Email: rgopal@themindworks.me

(*The writer is a best-selling author and corporate advisor. His latest book is titled “Wisdom for startups from grownups”. He was Director of Tata Sons and Vice Chairman of Hindustan Unilever).

Over the last several months, I have commented on two sides of the leadership coin: first, shaping a good company into a business institution, and second, transforming traditional organizations.  I have received suggestions that I should illustrate the transformational efforts of Hindustan Lever and Tata by recounting their responses to the cataclysmic challenges presented by liberalization in 1991. Since enough time has elapsed, the narrative could be instructive. I will attempt to present first Hindustan Lever (HLL), and, next month, Tata, by addressing three questions:

  1. What went on inside the companies as liberalization unfolded?
  2. What new degrees of freedom did the companies obtain from liberalization?
  3. What were their dilemmas and how did they resolve them?

HLL and Tata are two storied business groups with over a century of existence through decades of colonialism, socialism, liberalization, and nationalism; they responded and renewed through this whole period. HLL was, and is, the most ‘Indian multinational’ company and Tata, the most ‘multinational Indian’ business group.

HLL In 1990 the new chairman, Susim Datta, inherited a strong company, despite the preceding license-permit raj. The vexatious issue of 51% foreign equity for Unilever under FERA had lasted through the 1970s and 1980s. It got resolved through the strenuous efforts of the two previous chairmen over a decade-long process of advocacy. Being a FERA company, HLL had not been allowed to increase own production or source from third parties. Therefore, the company could not respond effectively to the detergentmarket share threat posed by Nirma since the early 1970s.

HLL grabbed the invitation of the Punjab government to buy into the equity of a sick, government-owned detergent company, Stepan Chemicals. Being outside the ambit of FERA, Stepan Chemicals was permitted to out-source products from third parties. What a circuitous route to enhance production capacity! To adapt to FERA, HLL had entered the chemicals and exports businesses, both of which had reasonably stabilized. But if there were to be liberalization, these just-stabilized businesses would face fresh challenges.

Since the early 1980s, the wind of change wafted through government corridors. These winds did not develop into a strong gale because of political impediments. In 1990, it became obvious to Susim Datta that dramatic change was around the corner, though nobody knew what the change would be and how dramatic it would be.
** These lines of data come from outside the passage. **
`config.mk`:
```
export PLATFORM = sky130hd
export DESIGN_NAME = axi_gap_watchdog
export DESIGN_NICKNAME = d
export VERILOG_FILES = /design/src/rtl/axi_gap_pkg.sv /design/src/rtl/owed_queue.sv /design/src/rtl/gap_timer.sv /design/src/rtl/axi_gap_watchdog.sv
export SDC_FILE = /design/constraint.sdc
export NUM_CORES = 1
export LEC_CHECK = 0
export BUFFER_PORTS_ARGS = -buffer_cell sky130_fd_sc_hd__buf_4
export CAP_MARGIN = 20
export CORE_MARGIN = 5
export CORE_UTILIZATION = 35
export CTS_CLUSTER_DIAMETER = 40
export DETAILED_ROUTE_END_ITERATION = 6
export MAX_ROUTING_LAYER = met4
export SETUP_SLACK_MARGIN = 0.1
export SLEW_MARGIN = 15
export SYNTH_ARGS = -nofsm -noshare
export SYNTH_HDL_FRONTEND = slang
export SYNTH_SLANG_ARGS = --single-unit
```
`constraint.sdc`:
```
create_clock -name clk -period 2.7 [get_ports clk]
set_clock_uncertainty 0.1 [all_clocks]
set_input_delay 0.27 -clock clk [delete_from_list [all_inputs] [get_ports clk]]
set_output_delay 0.27 -clock clk [all_outputs]
set_load 0.02 [all_outputs]
```
`src/rtl/axi_gap_pkg.sv`:
```
package axi_gap_pkg;
  localparam int NCHK        = 6;
  localparam int CHK_R_LATE  = 0;
  localparam int CHK_W_LATE  = 1;
  localparam int CHK_AW_LATE = 2;
  localparam int CHK_B_LATE  = 3;
  localparam int CHK_RD_OVF  = 4;
  localparam int CHK_WR_OVF  = 5;
endpackage

```
`src/rtl/owed_queue.sv`:
```
// Occupancy tracker for transactions that still owe a completion.
module owed_queue #(
  parameter int DEPTH = 4
) (
  input  logic clk,
  input  logic rst,
  input  logic push,
  input  logic pop,
  output logic nonempty,
  output logic ovf
);
  localparam int CW = $clog2(DEPTH + 1);

  logic [CW-1:0] cnt_q;
  logic full, pop_ok, push_ok;

  assign full     = (cnt_q == CW'(DEPTH));
  assign pop_ok   = pop && (cnt_q != '0);
  assign push_ok  = push && (!full || pop_ok);
  assign ovf      = push && !push_ok;
  assign nonempty = (cnt_q != '0);

  always_ff @(posedge clk) begin
    if (rst) begin
      cnt_q <= '0;
    end else if (push_ok && !pop_ok) begin
      cnt_q <= cnt_q + 1'b1;
    end else if (pop_ok && !push_ok) begin
      cnt_q <= cnt_q - 1'b1;
    end
  end
endmodule

```
`src/rtl/gap_timer.sv`:
```
// Counts consecutive idle cycles; LIMIT of zero removes the timer.
module gap_timer #(
  parameter int LIMIT = 16
) (
  input  logic clk,
  input  logic rst,
  input  logic pending,
  output logic late
);
  generate
    if (LIMIT == 0) begin : g_off
      logic unused_tmr;
      assign unused_tmr = &{1'b0, clk, rst, pending};
      assign late = 1'b0;
    end else begin : g_on
      localparam int CW = $clog2(LIMIT + 1);
      logic [CW-1:0] cnt_q;

      always_ff @(posedge clk) begin
        if (rst || !pending) begin
          cnt_q <= '0;
        end else if (cnt_q != CW'(LIMIT)) begin
          cnt_q <= cnt_q + 1'b1;
        end
      end

      assign late = pending && (cnt_q == CW'(LIMIT));
    end
  endgenerate
endmodule

```
`src/rtl/axi_gap_watchdog.sv`:
```
module axi_gap_watchdog
  import axi_gap_pkg::*;
#(
  parameter int RD_DEPTH           = 4,
  parameter int WR_DEPTH           = 4,
  parameter int R_AFTER_AR_MAX     = 16,
  parameter int W_AFTER_AW_MAX     = 16,
  parameter int AW_AFTER_WLAST_MAX = 16,
  parameter int B_AFTER_WEND_MAX   = 16
) (
  input  logic            clk,
  input  logic            rst,
  input  logic            arvalid,
  input  logic            arready,
  input  logic            rvalid,
  input  logic            rready,
  input  logic            rlast,
  input  logic            awvalid,
  input  logic            awready,
  input  logic            wvalid,
  input  logic            wready,
  input  logic            wlast,
  input  logic            bvalid,
  input  logic            bready,
  output logic [NCHK-1:0] err_flags,
  output logic            err_pulse
);
  localparam int BW = $clog2(WR_DEPTH + 1) + 2;

  logic ar_hs, rl_hs, aw_hs, wl_hs, b_hs;
  assign ar_hs = arvalid && arready;
  assign rl_hs = rvalid && rready && rlast;
  assign aw_hs = awvalid && awready;
  assign wl_hs = wvalid && wready && wlast;
  assign b_hs  = bvalid && bready;

  // Read side
  logic rd_nonempty, rd_ovf;
  owed_queue #(.DEPTH(RD_DEPTH)) u_rdq (
    .clk(clk), .rst(rst), .push(ar_hs), .pop(rl_hs),
    .nonempty(rd_nonempty), .ovf(rd_ovf)
  );

  // Write side: signed balance of addresses against last data beats
  logic signed [BW-1:0] wr_bal_q;
  logic wr_done;

  always_ff @(posedge clk) begin
    if (rst) begin
      wr_bal_q <= '0;
    end else if (aw_hs && !wl_hs) begin
      wr_bal_q <= wr_bal_q + BW'(1);
    end else if (wl_hs && !aw_hs) begin
      wr_bal_q <= wr_bal_q - BW'(1);
    end
  end

  assign wr_done = (aw_hs && wl_hs) ||
                   (aw_hs && (wr_bal_q < 0)) ||
                   (wl_hs && (wr_bal_q > 0));

  logic wr_nonempty, wr_ovf;
  owed_queue #(.DEPTH(WR_DEPTH)) u_wrq (
    .clk(clk), .rst(rst), .push(wr_done), .pop(b_hs),
    .nonempty(wr_nonempty), .ovf(wr_ovf)
  );

  // Idle-gap timers
  logic idle_r, idle_w, idle_aw, idle_b;
  logic late_r, late_w, late_aw, late_b;

  assign idle_r  = rd_nonempty && !rvalid;
  assign idle_w  = (wr_bal_q > 0) && !wvalid;
  assign idle_aw = (wr_bal_q < 0) && !awvalid;
  assign idle_b  = wr_nonempty && !bvalid;

  gap_timer #(.LIMIT(R_AFTER_AR_MAX)) u_t_r (
    .clk(clk), .rst(rst), .pending(idle_r), .late(late_r)
  );
  gap_timer #(.LIMIT(W_AFTER_AW_MAX)) u_t_w (
    .clk(clk), .rst(rst), .pending(idle_w), .late(late_w)
  );
  gap_timer #(.LIMIT(AW_AFTER_WLAST_MAX)) u_t_aw (
    .clk(clk), .rst(rst), .pending(idle_aw), .late(late_aw)
  );
  gap_timer #(.LIMIT(B_AFTER_WEND_MAX)) u_t_b (
    .clk(clk), .rst(rst), .pending(idle_b), .late(late_b)
  );

  // Error collection
  logic [NCHK-1:0] events;
  always_comb begin
    events              = '0;
    events[CHK_R_LATE]  = late_r;
    events[CHK_W_LATE]  = late_w;
    events[CHK_AW_LATE] = late_aw;
    events[CHK_B_LATE]  = late_b;
    events[CHK_RD_OVF]  = rd_ovf;
    events[CHK_WR_OVF]  = wr_ovf;
  end

  always_ff @(posedge clk) begin
    if (rst) begin
      err_flags <= '0;
      err_pulse <= 1'b0;
    end else begin
      err_flags <= err_flags | events;
      err_pulse <= (|events) && (err_flags == '0);
    end
  end
endmodule

```
==> After elaboration in Yosys (flattened, before gate mapping) <==
Cells that the tools add are included.
Widths: inputs -> output; s select.
{ "op_classes": {"addsub": 10, "magnitude_cmp": 2, "n_eq_ne": 10, "mux": 6, "bitwise_logic": 1, "reduce_logical": 62} }
{ "op_table": {"columns": ["operator", "count"], "rows": [
  ["$logic_and 1x1->1", 31],
  ["$add 5x1->5 const B", 4],
  ["$eq 5x5->1 const B", 4],
  ["$ne 5x5->1 const B", 4],
  ["$logic_not 1->1", 16],
  ["$mux 3", 4],
  ["$mux 5", 2],
  ["$logic_or 1x1->1", 8],
  ["$add 3x1->3 const B", 2],
  ["$eq 3x3->1 const B", 2],
  ["$logic_not 6->1", 1],
  ["$or 6x6->6", 1],
  ["$reduce_bool 2->1", 3],
  ["$reduce_bool 3->1", 2],
  ["$reduce_or 6->1", 1],
  ["$sub 3x1->3 const B", 2],
  ["$add 5x2->5 const B", 1],
  ["$gt 5x1->1 const B", 1],
  ["$lt 5x1->1 const B", 1],
  ["$sub 5x2->5 const B", 1]
]} }
{ "totals": {"ff_bits": 38, "inputBits": 14, "output_inout_bits": 7, "word_cells": 100} }

==> Longest topological paths before layout <==
{ "logic_depth": {"ltp_word": 10, "depth_mapped": 12, "ltp_nobuf": 12} }

==> Cells and area by module <==
A second synthesis with hierarchy kept.
{ "unflattened": {"hier_cells": 213, "area_unflattened_um2": 1958.1} }
{ "modules_own_cells": {"columns": ["mod", "instances", "cells_per_inst", "area_per_inst_um2", "seq_area_each_um2"], "rows": [
  ["gap_timer", 4, 25, 242.7, 100.1],
  ["axi_gap_watchdog", 1, 75, 629.4, 240.2],
  ["owed_queue", 2, 19, 178.9, 60.1]
]} }

==> Least setup slack after synthesis <==
OpenSTA, ideal clock, no wires.
{ "synth_path": {"kind": "register to register", "from": "register wr_bal_q[0]", "to": "register u_wrq.cnt_q[2]", "setup_ns": 0.070, "arrival_time_ns": 2.027, "t_required_ns": 2.530, "slack_ns": 0.503, "path_stages_with_launch": 11, "n_path_buf": 0, "period_less_slack_ns": 2.197, "path_cell_list": "dfxtp_1 > nor4_2 > nor3_1 > nor2_1 > a31oi_1 > ha_1 > inv_1 > fa_1 > xor2_1 > or3_1 > a21oi_1"} }
{ "synth_between": {"elab_chain_cells": 8, "word_cells_on_any_way": 12, "classes_between": "order compare (2); mux (1); reduce/logical (9)"} }
{ "synth_lines": {"columns": ["element", "line", "rtl"], "rows": [
  ["start, declared", "axi_gap_watchdog.sv:45", "logic signed [BW-1:0] wr_bal_q;"],
  ["start signal, assigned", "axi_gap_watchdog.sv:52", "wr_bal_q <= wr_bal_q + BW'(1);"],
  ["start signal, assigned", "axi_gap_watchdog.sv:54", "wr_bal_q <= wr_bal_q - BW'(1);"],
  ["$lt 5x1->1", "axi_gap_watchdog.sv:59", "(aw_hs && (wr_bal_q < 0)) ||"],
  ["$logic_and 1x1->1", "axi_gap_watchdog.sv:59", null],
  ["$logic_or 1x1->1", "axi_gap_watchdog.sv:58", "assign wr_done = (aw_hs && wl_hs) ||"],
  ["$logic_or 1x1->1 *", "axi_gap_watchdog.sv:59", null],
  ["$logic_and 1x1->1 *", "owed_queue.sv:19", "assign push_ok = push && (!full || pop_ok);"],
  ["$logic_not 1->1", "owed_queue.sv:28", "end else if (pop_ok && !push_ok) begin"],
  ["$logic_and 1x1->1", "owed_queue.sv:28", null],
  ["$reduce_bool 2->1 (no source line)", null, null],
  ["end signal, assigned", "owed_queue.sv:27", "cnt_q <= cnt_q + 1'b1;"],
  ["end signal, assigned", "owed_queue.sv:29", "cnt_q <= cnt_q - 1'b1;"],
  ["end, declared", "owed_queue.sv:14", "logic [CW-1:0] cnt_q;"]
]} }
Every way passes the cells marked *; elsewhere a longest branch is shown, timed or not.
A chain may end at the register's enable or synchronous reset.

==> Worst setup path after layout <==
{ "layout_path": {"from": "register wr_bal_q[1]", "to": "register u_wrq.cnt_q[2]"} }
The elaborated chain is that of the path after synthesis.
For many decades, international business leaders had advocated liberal, free-market, and consumer-driven markets as a panacea for Indian development. Their advocacy came alive with possibility in May 1991, when Prime Minister P. V. Narasimha Rao (industry portfolio), Dr. Manmohan Singh (finance portfolio), and P. Chidambaram (commerce portfolio) embarked on liberalizing industry and trade. HLL was psychologically prepared for big change; however there was no clear company plan because the contours of the change were unknown.

Early during liberalization, the company engaged Professor Sumantra Ghoshal of London Business School to work with the leadership team. HLL developed alternative scenarios along with an aggressive vision: to double sales every four years and double profits-after-tax every three years. This was akin to a pilot targeting to break the sound barrier with no prior experience of a sonic boom–the pace of change would increase to a level which nobody had experienced before.

The six factories that had existed since the 1960s were sold or closed over time due to labor issues, product obsolescence or uncompetitive cost structures. Now HLL could set up new capacities without the painful process of applying for industrial licenses. Even before 1991, HLL had built a couple of new factories, thanks to a government policy for industrially backward areas of the country. Modern factories with new work practices were put up. Such a renewal of manufacturing could just not have been contemplated, let alone executed, during the license-permit days.

Susim Datta later recounted, “I would like to believe that, although the initial problems were very large, in the end this dispersal of the manufacturing facilities helped the company–certainly it did during the years I was there. It was against this backdrop that HLL settled into a period of growth, an era of mergers and acquisitions, and a period when there was a lot of media attention on us.”

Another aspect that HLL had to completely reorient was consumer research. Due to global exposure through media, the consumer would change rapidly, her expectations would escalate sharply, and competition would aggressively track these developments. The expenditure on consumer research was upped progressively. New techniques like Simulated Test Markets, Sequential Recycling and Qualitative Research, were implemented.

HLL developed an enormous appetite for organic growth, something which industrial licensing had thwarted for all these years. This aspect of the company did not fetch newspaper headlines but some of the biggest successes were achieved through organic growth. The company’s large detergents division led the charge by adopting a target of making and marketing ‘1 million tons by 1994.’ Before liberalization, HLL’s detergent division was selling about 450,000 tons. This new ambition and the drive to get the growth to reach a million tons by 1994 was perceived as big, hairy, audacious, and gutsy.  HLL achieved this growth by organic means by building completely new factories and by backing chosen brands which included Wheel detergent bar.